- **Exercise directions**: Return the entire listing, word for word.

<<<<

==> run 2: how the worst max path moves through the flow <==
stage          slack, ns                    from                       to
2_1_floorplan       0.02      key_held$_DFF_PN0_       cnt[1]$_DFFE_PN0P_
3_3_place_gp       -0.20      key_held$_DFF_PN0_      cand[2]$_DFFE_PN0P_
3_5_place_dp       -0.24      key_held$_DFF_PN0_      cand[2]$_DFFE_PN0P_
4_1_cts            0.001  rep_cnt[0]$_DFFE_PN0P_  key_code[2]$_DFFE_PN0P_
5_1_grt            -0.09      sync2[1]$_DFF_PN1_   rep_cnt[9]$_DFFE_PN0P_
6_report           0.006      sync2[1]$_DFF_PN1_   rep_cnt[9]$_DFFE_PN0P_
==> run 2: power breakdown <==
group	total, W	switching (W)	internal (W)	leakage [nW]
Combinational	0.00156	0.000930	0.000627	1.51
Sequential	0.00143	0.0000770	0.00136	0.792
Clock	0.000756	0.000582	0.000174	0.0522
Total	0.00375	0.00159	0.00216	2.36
--- config.mk ---
export PLATFORM = sky130hd
export DESIGN_NAME = bias_relu_quant
export DESIGN_NICKNAME = d
export VERILOG_FILES = /design/src/rtl/bias_relu_quant.sv
export SDC_FILE = /design/constraint.sdc
export NUM_CORES = 1
export LEC_CHECK = 0
export CORE_MARGIN = 5
export CORE_UTILIZATION = 40
export CTS_CLUSTER_SIZE = 8
export DETAILED_ROUTE_END_ITERATION = 10
export SETUP_SLACK_MARGIN = 0.4
export SYNTH_ARGS = -nofsm -noshare
export SYNTH_HDL_FRONTEND = slang
export SYNTH_SLANG_ARGS = --single-unit
--- constraint.sdc ---
create_clock -name clk -period 16.9 [get_ports clk]
set_clock_uncertainty 0.15 [all_clocks]
set_input_delay 3.38 -clock clk [delete_from_list [all_inputs] [get_ports clk]]
set_output_delay 3.38 -clock clk [all_outputs]
set_load 0.02 [all_outputs]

>>>>

- **Answer space**:
==> run 2: how the worst max path moves through the flow <==
stage          slack, ns                    from                       to
2_1_floorplan       0.02      key_held$_DFF_PN0_       cnt[1]$_DFFE_PN0P_
3_3_place_gp       -0.20      key_held$_DFF_PN0_      cand[2]$_DFFE_PN0P_
3_5_place_dp       -0.24      key_held$_DFF_PN0_      cand[2]$_DFFE_PN0P_
4_1_cts            0.001  rep_cnt[0]$_DFFE_PN0P_  key_code[2]$_DFFE_PN0P_
5_1_grt            -0.09      sync2[1]$_DFF_PN1_   rep_cnt[9]$_DFFE_PN0P_
6_report           0.006      sync2[1]$_DFF_PN1_   rep_cnt[9]$_DFFE_PN0P_
==> run 2: power breakdown <==
group	total, W	switching (W)	internal (W)	leakage [nW]
Combinational	0.00156	0.000930	0.000627	1.51
Sequential	0.00143	0.0000770	0.00136	0.792
Clock	0.000756	0.000582	0.000174	0.0522
Total	0.00375	0.00159	0.00216	2.36
--- config.mk ---
export PLATFORM = sky130hd
export DESIGN_NAME = bias_relu_quant
export DESIGN_NICKNAME = d
export VERILOG_FILES = /design/src/rtl/bias_relu_quant.sv
export SDC_FILE = /design/constraint.sdc
export NUM_CORES = 1
export LEC_CHECK = 0
export CORE_MARGIN = 5
export CORE_UTILIZATION = 40
export CTS_CLUSTER_SIZE = 8
export DETAILED_ROUTE_END_ITERATION = 10
export SETUP_SLACK_MARGIN = 0.4
export SYNTH_ARGS = -nofsm -noshare
export SYNTH_HDL_FRONTEND = slang
export SYNTH_SLANG_ARGS = --single-unit
--- constraint.sdc ---
create_clock -name clk -period 16.9 [get_ports clk]
set_clock_uncertainty 0.15 [all_clocks]
set_input_delay 3.38 -clock clk [delete_from_list [all_inputs] [get_ports clk]]
set_output_delay 3.38 -clock clk [all_outputs]
set_load 0.02 [all_outputs]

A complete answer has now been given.